[Stored items from a collection]
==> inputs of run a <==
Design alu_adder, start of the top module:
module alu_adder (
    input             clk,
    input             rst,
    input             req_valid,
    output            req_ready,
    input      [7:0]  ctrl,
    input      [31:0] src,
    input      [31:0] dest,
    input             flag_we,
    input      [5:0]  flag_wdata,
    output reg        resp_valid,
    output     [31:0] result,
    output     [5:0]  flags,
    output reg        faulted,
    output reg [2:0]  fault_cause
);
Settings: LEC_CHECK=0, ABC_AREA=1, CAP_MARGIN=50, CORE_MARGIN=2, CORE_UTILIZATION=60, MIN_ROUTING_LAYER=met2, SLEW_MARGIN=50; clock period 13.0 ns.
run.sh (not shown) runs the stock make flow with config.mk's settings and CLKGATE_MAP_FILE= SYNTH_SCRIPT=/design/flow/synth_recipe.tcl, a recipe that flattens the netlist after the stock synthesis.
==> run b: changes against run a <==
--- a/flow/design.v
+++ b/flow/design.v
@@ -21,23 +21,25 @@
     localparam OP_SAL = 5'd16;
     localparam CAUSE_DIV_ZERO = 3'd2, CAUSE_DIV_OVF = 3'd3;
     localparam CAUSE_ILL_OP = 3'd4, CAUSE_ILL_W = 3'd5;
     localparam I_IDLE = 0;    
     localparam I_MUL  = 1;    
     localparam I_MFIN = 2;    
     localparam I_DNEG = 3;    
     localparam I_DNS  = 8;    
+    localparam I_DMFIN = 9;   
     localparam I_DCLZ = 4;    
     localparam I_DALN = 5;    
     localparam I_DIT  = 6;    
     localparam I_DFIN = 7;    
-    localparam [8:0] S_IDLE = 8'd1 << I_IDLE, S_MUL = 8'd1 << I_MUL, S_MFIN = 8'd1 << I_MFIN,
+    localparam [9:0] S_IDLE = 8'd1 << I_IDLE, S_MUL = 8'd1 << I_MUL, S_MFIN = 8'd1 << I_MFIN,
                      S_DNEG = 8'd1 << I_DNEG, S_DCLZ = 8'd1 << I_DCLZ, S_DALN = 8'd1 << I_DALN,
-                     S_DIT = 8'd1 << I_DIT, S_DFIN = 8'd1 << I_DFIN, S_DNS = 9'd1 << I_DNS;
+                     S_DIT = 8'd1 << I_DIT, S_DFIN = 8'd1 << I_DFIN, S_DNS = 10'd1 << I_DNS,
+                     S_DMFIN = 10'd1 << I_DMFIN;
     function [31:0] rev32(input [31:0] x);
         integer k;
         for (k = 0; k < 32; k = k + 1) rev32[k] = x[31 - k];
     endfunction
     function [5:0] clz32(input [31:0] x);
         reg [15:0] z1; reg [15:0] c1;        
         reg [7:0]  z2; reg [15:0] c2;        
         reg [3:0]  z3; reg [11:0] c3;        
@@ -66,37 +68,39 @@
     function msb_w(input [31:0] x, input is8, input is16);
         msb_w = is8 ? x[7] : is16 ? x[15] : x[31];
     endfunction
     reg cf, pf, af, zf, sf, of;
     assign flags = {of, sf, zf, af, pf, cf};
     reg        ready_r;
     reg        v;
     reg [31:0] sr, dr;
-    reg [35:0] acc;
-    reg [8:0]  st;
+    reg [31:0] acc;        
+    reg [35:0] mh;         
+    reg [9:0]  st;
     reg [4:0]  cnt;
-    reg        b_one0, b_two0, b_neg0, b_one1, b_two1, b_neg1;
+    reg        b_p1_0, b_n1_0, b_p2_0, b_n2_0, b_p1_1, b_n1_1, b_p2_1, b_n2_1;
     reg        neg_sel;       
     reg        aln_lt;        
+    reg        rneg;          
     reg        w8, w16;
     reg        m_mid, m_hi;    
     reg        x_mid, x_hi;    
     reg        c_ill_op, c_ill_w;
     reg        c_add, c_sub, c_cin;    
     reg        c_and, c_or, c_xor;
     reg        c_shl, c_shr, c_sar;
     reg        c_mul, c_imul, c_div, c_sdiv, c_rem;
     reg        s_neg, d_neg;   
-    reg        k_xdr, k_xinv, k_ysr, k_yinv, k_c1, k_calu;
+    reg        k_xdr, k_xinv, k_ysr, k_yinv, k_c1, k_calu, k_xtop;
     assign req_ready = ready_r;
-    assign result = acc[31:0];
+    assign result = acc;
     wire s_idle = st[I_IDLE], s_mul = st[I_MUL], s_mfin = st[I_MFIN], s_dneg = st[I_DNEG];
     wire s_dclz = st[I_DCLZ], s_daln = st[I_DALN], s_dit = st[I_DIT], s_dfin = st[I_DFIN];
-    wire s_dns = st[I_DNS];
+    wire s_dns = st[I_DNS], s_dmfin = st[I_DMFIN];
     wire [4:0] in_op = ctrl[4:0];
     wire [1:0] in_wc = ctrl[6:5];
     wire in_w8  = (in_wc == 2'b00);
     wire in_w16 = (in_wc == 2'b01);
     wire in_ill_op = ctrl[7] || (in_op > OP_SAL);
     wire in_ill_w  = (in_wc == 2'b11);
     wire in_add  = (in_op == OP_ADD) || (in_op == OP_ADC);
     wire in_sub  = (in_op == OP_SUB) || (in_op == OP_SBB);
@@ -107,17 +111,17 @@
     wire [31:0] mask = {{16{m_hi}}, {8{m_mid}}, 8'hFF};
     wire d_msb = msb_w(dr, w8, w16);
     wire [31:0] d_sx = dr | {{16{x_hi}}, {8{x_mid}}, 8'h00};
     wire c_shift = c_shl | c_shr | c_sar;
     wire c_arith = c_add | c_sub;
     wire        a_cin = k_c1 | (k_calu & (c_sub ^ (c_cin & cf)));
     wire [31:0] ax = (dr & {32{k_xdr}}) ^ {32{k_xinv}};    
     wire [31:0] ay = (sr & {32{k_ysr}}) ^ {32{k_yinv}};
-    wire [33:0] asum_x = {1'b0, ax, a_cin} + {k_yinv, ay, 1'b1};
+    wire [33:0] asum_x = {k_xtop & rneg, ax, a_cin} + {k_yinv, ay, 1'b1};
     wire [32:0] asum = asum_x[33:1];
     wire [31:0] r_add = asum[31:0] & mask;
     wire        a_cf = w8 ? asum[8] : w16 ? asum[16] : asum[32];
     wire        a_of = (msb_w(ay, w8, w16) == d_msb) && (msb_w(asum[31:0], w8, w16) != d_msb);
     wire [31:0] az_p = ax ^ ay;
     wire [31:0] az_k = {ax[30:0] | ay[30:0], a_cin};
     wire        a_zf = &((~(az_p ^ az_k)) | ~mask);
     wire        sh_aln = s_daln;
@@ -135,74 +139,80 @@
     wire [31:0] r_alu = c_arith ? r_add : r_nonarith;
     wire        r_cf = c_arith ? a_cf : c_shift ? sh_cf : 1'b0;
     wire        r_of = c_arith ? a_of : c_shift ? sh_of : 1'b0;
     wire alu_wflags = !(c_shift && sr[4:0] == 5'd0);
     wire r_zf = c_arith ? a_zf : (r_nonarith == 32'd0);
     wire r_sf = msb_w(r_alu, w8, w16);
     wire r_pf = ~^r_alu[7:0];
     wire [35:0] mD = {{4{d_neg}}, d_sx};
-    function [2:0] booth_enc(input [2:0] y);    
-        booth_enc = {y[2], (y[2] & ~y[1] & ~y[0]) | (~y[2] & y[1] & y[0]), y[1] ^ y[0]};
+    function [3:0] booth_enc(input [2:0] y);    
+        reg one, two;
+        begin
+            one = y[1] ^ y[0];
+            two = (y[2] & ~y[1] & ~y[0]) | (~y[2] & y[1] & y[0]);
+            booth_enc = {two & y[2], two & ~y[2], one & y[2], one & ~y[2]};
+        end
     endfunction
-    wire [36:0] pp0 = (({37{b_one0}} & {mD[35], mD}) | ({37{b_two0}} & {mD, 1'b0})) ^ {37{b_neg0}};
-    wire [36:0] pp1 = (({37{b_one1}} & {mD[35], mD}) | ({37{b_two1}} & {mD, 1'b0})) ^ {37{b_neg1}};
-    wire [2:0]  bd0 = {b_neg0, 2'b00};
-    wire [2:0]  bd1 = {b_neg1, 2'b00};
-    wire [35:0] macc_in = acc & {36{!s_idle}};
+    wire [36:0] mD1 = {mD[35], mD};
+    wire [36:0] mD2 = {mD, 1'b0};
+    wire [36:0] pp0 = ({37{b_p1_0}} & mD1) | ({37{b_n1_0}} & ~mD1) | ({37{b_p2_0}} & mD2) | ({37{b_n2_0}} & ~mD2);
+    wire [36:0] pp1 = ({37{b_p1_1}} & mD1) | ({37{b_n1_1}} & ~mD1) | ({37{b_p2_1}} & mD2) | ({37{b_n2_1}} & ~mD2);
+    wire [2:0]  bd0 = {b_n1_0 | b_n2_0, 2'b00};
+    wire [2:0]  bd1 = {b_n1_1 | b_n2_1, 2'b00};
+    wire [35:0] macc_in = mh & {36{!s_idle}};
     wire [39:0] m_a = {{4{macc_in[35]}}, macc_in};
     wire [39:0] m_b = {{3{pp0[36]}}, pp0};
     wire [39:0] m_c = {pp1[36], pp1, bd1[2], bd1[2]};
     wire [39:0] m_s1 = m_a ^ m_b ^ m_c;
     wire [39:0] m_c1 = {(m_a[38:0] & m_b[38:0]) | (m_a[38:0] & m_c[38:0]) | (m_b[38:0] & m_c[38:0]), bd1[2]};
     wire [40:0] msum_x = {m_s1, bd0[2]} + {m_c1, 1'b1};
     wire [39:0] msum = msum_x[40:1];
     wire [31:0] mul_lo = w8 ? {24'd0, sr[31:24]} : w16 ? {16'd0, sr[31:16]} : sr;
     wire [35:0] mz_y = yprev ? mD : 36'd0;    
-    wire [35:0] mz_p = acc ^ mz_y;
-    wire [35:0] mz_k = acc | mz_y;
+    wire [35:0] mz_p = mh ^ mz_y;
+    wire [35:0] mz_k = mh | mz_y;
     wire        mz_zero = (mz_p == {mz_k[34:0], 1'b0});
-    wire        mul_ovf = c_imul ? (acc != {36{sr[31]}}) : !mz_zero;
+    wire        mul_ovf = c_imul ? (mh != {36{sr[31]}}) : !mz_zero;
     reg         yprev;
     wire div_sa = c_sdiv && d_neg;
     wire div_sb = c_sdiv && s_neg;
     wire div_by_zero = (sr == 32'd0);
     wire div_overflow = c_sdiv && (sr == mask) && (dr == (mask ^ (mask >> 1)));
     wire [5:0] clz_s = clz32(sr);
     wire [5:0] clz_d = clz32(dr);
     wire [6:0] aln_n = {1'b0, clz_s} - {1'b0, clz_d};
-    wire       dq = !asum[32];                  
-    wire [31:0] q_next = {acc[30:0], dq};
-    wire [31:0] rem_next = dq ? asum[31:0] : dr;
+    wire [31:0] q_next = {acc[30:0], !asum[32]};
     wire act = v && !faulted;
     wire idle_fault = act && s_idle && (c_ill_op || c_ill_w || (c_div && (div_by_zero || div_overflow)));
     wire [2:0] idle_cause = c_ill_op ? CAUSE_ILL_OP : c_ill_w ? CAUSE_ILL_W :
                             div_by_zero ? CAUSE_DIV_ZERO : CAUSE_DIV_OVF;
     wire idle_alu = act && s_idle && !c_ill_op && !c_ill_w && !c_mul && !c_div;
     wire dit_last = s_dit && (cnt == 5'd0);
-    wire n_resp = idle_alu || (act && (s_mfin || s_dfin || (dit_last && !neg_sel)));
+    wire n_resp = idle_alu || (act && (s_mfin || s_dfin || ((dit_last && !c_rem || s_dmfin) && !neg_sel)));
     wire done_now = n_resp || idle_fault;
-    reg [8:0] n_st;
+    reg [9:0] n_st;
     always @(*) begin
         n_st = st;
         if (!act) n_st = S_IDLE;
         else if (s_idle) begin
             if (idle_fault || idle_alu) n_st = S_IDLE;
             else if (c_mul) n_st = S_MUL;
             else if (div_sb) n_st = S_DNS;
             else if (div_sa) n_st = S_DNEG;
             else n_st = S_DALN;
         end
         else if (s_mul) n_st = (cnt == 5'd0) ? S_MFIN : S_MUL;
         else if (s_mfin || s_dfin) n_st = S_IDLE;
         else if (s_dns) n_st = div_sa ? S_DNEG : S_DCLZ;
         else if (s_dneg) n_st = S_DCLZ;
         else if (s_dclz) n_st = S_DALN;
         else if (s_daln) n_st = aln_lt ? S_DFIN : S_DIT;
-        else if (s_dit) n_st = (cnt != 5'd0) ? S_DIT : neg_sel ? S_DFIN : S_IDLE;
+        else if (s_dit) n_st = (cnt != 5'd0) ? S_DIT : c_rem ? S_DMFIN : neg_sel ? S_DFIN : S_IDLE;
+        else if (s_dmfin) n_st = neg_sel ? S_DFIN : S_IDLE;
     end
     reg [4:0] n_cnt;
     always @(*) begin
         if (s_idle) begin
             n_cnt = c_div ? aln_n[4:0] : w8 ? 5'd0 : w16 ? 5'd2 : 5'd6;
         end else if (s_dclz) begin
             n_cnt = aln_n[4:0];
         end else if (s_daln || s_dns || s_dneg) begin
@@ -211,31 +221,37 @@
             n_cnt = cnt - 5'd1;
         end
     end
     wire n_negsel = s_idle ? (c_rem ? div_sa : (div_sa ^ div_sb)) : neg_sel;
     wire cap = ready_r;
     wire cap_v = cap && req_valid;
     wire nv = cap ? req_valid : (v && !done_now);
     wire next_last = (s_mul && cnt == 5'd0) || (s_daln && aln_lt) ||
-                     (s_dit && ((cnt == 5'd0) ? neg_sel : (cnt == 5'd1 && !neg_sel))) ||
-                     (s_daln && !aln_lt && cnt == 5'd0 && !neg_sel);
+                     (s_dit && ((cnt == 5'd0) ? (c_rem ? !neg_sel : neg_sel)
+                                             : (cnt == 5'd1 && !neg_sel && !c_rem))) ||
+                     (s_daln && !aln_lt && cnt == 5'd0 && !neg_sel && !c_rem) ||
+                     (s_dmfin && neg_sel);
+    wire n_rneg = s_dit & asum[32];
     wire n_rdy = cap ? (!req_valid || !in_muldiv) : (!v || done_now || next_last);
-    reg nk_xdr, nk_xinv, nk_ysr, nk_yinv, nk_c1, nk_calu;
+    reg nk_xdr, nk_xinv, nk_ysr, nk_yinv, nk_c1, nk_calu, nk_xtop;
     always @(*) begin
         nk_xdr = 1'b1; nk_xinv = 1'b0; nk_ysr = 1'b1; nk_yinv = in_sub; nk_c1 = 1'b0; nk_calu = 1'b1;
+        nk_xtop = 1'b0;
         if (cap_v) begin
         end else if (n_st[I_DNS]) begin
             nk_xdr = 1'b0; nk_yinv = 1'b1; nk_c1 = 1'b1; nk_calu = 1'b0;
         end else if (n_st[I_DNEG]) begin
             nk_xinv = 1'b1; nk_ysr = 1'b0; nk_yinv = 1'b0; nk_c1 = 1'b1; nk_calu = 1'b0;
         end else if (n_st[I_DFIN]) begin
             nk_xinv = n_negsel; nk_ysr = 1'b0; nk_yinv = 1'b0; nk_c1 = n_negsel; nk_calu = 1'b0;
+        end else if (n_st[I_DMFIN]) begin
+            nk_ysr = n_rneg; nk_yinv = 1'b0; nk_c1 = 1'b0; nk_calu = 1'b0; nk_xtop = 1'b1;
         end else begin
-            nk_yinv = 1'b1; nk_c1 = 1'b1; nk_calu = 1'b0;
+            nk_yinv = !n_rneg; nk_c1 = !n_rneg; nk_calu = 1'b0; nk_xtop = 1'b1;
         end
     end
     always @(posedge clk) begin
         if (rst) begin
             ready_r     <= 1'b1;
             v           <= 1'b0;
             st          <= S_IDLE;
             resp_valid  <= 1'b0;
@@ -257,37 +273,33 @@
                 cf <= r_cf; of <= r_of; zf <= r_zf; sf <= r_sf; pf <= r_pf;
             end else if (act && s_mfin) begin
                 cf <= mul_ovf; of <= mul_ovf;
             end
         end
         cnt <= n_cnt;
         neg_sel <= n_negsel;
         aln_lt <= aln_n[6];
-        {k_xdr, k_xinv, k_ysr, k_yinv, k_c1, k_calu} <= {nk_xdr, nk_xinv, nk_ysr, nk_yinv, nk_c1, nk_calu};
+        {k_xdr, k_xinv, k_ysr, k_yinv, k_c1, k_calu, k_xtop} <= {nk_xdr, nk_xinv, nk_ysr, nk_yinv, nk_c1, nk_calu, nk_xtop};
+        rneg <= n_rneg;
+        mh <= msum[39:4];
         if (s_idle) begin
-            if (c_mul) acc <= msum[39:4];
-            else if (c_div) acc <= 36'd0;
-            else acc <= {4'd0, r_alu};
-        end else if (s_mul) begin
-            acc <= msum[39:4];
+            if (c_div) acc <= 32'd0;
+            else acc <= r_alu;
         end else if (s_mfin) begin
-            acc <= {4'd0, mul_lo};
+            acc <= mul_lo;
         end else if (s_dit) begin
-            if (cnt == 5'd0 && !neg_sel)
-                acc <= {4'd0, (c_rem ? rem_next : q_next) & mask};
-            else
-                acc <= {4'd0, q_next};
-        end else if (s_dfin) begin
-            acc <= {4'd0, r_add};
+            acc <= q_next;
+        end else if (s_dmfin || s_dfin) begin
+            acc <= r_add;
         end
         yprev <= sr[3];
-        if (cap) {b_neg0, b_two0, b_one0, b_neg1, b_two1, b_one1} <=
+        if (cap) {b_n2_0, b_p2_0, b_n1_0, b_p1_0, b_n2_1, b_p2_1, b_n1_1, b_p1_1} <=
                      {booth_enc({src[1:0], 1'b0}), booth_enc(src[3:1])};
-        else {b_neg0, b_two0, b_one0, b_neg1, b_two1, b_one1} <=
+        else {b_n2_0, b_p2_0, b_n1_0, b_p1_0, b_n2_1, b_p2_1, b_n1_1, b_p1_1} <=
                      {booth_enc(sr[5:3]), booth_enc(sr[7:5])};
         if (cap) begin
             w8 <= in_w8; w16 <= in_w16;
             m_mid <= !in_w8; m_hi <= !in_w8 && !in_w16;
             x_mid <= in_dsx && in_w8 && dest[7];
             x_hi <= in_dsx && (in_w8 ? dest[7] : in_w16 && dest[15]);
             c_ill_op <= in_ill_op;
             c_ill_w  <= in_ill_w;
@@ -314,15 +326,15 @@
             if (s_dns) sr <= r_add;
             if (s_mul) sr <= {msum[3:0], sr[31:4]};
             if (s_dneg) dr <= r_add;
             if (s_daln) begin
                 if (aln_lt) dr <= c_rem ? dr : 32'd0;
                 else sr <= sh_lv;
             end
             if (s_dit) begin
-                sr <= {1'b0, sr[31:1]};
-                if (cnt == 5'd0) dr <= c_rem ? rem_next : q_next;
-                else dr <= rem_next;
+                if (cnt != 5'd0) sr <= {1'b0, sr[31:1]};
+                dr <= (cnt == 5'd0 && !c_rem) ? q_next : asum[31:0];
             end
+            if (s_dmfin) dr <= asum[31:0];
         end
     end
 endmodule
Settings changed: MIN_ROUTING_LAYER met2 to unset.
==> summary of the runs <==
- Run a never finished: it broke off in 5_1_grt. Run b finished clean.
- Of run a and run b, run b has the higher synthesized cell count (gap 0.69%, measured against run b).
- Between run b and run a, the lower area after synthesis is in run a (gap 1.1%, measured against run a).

[PROMPT]:
Reproduce only the lines above, starting at the line with "-66,37 +68,39 @@" and ending at the line with "result = acc[31:0];", exactly as written.

[EXERCISE RESPONSE]:
@@ -66,37 +68,39 @@
     function msb_w(input [31:0] x, input is8, input is16);
         msb_w = is8 ? x[7] : is16 ? x[15] : x[31];
     endfunction
     reg cf, pf, af, zf, sf, of;
     assign flags = {of, sf, zf, af, pf, cf};
     reg        ready_r;
     reg        v;
     reg [31:0] sr, dr;
-    reg [35:0] acc;
-    reg [8:0]  st;
+    reg [31:0] acc;        
+    reg [35:0] mh;         
+    reg [9:0]  st;
     reg [4:0]  cnt;
-    reg        b_one0, b_two0, b_neg0, b_one1, b_two1, b_neg1;
+    reg        b_p1_0, b_n1_0, b_p2_0, b_n2_0, b_p1_1, b_n1_1, b_p2_1, b_n2_1;
     reg        neg_sel;       
     reg        aln_lt;        
+    reg        rneg;          
     reg        w8, w16;
     reg        m_mid, m_hi;    
     reg        x_mid, x_hi;    
     reg        c_ill_op, c_ill_w;
     reg        c_add, c_sub, c_cin;    
     reg        c_and, c_or, c_xor;
     reg        c_shl, c_shr, c_sar;
     reg        c_mul, c_imul, c_div, c_sdiv, c_rem;
     reg        s_neg, d_neg;   
-    reg        k_xdr, k_xinv, k_ysr, k_yinv, k_c1, k_calu;
+    reg        k_xdr, k_xinv, k_ysr, k_yinv, k_c1, k_calu, k_xtop;
     assign req_ready = ready_r;
-    assign result = acc[31:0];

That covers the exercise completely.